Mendag Targetkan Neraca Perdagangan RI Surplus Terus hingga Akhir 2026

Menteri Perdagangan (Mendag) Budi Santoso menargetkan neraca perdagangan Indonesia kembali mencatatkan surplus secara berkelanjutan hingga akhir 2026.
Budi menekankan neraca perdagangan kembali surplus pada Juli 2026 senilai USD 120 juta, setelah sebelumnya mengalami defisit pada Mei dan Juni. Indonesia juga sebelumnya telah membukukan surplus neraca perdagangan selama 72 bulan berturut-turut sebelum mengalami defisit pada Mei dan Juni.
“Nah harapan kita ya sampai seterusnya menjadi surplus lagi, karena kemarin memang salah satu faktor utamanya adalah (defisit) bulan Maret April itu kan harga minyak sangat tinggi, mudah-mudahan harga minyak ini terkontrol,” ujar Budi saat ditemui usai Peluncuran Cetak Biru Pengembangan SDM Perdagangan di Kementerian Perdagangan, Jakarta Pusat, Rabu (2/9).
Di sisi lain, Budi juga menilai surplus perdagangan nonmigas masih terus menopang neraca perdagangan Indonesia.

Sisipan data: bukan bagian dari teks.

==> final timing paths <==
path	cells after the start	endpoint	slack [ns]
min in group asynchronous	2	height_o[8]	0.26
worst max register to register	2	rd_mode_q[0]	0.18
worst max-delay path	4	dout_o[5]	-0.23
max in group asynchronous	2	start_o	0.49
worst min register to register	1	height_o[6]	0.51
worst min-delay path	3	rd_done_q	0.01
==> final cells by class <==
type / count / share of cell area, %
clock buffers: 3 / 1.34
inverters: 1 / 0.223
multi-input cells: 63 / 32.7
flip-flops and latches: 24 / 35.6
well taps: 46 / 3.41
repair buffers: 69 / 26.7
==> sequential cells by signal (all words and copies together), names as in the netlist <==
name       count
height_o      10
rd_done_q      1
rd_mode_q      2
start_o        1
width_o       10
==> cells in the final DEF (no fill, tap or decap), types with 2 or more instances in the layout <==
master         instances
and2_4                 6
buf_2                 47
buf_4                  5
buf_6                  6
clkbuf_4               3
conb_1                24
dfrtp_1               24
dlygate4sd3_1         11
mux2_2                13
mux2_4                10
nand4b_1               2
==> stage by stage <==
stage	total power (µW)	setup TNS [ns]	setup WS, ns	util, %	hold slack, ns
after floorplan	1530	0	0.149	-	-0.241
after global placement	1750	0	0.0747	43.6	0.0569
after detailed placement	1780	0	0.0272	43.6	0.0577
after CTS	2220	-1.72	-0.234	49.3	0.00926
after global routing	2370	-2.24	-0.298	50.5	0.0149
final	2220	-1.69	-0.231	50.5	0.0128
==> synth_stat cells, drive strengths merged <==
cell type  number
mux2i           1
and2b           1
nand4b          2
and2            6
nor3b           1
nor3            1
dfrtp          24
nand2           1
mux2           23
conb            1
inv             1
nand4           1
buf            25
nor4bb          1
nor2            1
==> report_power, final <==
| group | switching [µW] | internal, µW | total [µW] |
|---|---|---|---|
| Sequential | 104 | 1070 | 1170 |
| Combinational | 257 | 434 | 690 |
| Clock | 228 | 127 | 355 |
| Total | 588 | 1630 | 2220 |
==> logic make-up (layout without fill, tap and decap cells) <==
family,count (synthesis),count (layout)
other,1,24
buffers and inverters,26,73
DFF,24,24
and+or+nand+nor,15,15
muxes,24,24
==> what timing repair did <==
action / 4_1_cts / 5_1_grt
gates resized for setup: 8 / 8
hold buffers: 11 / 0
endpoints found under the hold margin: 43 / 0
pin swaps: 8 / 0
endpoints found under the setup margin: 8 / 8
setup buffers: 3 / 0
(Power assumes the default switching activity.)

Katanya, kondisi itu dapat membantu mengimbangi defisit pada sektor migas.
“Kita kan karena defisit migasnya aja tapi surplus nonmigas tetap jalan. Target kita begitu (hingga akhir tahun surplus), kita maunya nggak sampai akhir tahun, sampai seterusnya ya surplus terus,” ungkap Budi.

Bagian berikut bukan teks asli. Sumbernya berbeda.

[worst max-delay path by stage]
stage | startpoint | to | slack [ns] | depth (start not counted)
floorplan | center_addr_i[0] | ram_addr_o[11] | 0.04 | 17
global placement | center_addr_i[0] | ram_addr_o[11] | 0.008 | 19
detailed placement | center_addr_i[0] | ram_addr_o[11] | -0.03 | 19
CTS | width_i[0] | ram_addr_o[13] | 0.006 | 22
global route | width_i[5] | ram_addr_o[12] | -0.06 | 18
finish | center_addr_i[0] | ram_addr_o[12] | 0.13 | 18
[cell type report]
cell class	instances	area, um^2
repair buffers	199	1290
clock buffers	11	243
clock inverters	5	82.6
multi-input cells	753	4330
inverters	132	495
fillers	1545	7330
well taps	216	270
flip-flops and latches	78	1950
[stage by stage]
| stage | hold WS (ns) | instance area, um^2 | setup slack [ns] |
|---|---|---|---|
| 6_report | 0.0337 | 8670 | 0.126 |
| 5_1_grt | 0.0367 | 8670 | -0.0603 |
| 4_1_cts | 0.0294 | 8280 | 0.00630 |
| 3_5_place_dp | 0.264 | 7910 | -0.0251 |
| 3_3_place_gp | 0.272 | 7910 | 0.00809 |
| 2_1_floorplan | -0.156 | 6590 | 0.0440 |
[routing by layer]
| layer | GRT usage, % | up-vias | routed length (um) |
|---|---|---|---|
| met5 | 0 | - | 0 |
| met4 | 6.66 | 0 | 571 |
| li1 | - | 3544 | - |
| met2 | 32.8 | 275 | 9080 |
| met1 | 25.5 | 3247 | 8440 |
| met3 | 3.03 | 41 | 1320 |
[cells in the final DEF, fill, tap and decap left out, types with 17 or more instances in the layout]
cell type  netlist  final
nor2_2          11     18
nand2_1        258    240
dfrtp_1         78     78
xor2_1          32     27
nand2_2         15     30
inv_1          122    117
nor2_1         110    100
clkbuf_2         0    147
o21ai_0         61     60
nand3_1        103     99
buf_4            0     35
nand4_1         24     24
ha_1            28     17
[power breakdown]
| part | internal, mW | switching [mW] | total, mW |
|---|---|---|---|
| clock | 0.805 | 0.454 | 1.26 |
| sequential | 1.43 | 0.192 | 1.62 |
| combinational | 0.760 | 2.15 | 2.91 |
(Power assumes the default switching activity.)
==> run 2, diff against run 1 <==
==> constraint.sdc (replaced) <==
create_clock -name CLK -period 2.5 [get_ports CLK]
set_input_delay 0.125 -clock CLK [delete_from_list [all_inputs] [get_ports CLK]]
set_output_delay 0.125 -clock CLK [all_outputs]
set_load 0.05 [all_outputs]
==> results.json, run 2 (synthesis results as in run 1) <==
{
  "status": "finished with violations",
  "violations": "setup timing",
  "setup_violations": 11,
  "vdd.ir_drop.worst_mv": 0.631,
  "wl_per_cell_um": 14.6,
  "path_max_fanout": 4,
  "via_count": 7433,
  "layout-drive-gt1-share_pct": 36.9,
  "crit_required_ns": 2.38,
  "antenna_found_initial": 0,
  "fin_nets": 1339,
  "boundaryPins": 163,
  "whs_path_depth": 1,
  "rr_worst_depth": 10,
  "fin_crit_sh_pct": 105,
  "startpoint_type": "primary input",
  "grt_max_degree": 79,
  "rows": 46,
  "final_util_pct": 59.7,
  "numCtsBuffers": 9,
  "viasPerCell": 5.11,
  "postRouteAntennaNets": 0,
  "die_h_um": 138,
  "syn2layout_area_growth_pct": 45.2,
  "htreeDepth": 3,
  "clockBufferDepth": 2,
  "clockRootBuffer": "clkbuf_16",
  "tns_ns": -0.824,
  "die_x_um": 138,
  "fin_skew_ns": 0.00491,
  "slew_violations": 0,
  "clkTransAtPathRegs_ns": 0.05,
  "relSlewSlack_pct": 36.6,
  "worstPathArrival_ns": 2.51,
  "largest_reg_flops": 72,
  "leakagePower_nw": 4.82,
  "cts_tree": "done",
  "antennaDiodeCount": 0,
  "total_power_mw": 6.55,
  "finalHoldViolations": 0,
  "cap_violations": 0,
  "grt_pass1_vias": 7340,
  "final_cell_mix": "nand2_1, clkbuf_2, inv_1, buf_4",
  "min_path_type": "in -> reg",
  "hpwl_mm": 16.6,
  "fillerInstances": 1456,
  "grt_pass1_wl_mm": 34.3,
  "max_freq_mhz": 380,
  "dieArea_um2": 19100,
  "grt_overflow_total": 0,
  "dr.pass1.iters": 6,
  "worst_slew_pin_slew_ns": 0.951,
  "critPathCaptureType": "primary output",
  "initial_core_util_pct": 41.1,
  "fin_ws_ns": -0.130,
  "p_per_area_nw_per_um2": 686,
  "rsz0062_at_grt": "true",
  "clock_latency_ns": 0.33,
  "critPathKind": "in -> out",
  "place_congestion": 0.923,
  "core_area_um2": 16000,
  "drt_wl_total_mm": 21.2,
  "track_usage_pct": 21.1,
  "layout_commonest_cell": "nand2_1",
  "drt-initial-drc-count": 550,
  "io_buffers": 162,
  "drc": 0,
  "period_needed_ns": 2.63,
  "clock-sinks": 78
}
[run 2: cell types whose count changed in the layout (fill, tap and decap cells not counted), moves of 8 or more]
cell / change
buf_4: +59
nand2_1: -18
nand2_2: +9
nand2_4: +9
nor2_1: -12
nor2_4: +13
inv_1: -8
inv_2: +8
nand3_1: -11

Untuk menjaga surplus tetap berlanjut, Budi menilai peningkatan ekspor menjadi salah satu faktor utama yang perlu didorong. Ia berharap surplus nonmigas dapat terus meningkat sehingga mampu menopang neraca perdagangan secara keseluruhan.
Badan Pusat Statistik (BPS) melaporkan kinerja neraca perdagangan Indonesia pada Juli 2026 mencatatkan surplus. Sepanjang Juli 2026, neraca perdagangan surplus USD 120 juta. Surplus tersebut terutama ditopang oleh kinerja perdagangan komoditas nonmigas yang mencatat surplus sebesar USD 3,10 miliar.

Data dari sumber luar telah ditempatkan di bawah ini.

<file path="config.mk">
export PLATFORM = sky130hd
export DESIGN_NAME = int_ctrl_top
export DESIGN_NICKNAME = d
export VERILOG_FILES = /design/src/rtl/isa_pkg.sv /design/src/rtl/int_reg_pkg.sv /design/src/rtl/int_apb_regs.sv /design/src/rtl/int_fsm.sv /design/src/rtl/drain_timer.sv /design/src/rtl/int_capture.sv /design/src/rtl/int_ctrl_top.sv
export SDC_FILE = /design/constraint.sdc
export NUM_CORES = 1
export LEC_CHECK = 0
export BUFFER_PORTS_ARGS = -buffer_cell sky130_fd_sc_hd__buf_4
export CAP_MARGIN = 20
export CORE_ASPECT_RATIO = 0.5
export CORE_MARGIN = 2
export CORE_UTILIZATION = 52
export CTS_CLUSTER_SIZE = 10
export DETAILED_ROUTE_END_ITERATION = 8
export GPL_TIMING_DRIVEN = 0
export PLACE_DENSITY = 0.95
export SYNTH_ARGS = -nofsm -noshare
export SYNTH_HDL_FRONTEND = slang
export SYNTH_SLANG_ARGS = --single-unit
</file>
<file path="constraint.sdc">
create_clock -name clk -period 6.8 [get_ports clk]
set_input_delay 0.34 -clock clk [delete_from_list [all_inputs] [get_ports clk]]
set_output_delay 0.34 -clock clk [all_outputs]
set_load 0.05 [all_outputs]
</file>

BPS menjelaskan surplus perdagangan nonmigas terutama berasal dari komoditas lemak dan minyak hewan nabati (HS15), bahan bakar mineral (HS27), serta besi dan baja (HS72). Sementara itu, perdagangan komoditas migas pada Juli 2026 masih mengalami defisit sebesar USD 2,98 miliar.
Secara kumulatif, neraca perdagangan barang Indonesia pada periode Januari-Juli 2026 mencatat surplus sebesar USD 3,70 miliar. Surplus tersebut terutama berasal dari perdagangan nonmigas yang mencapai USD 22,45 miliar.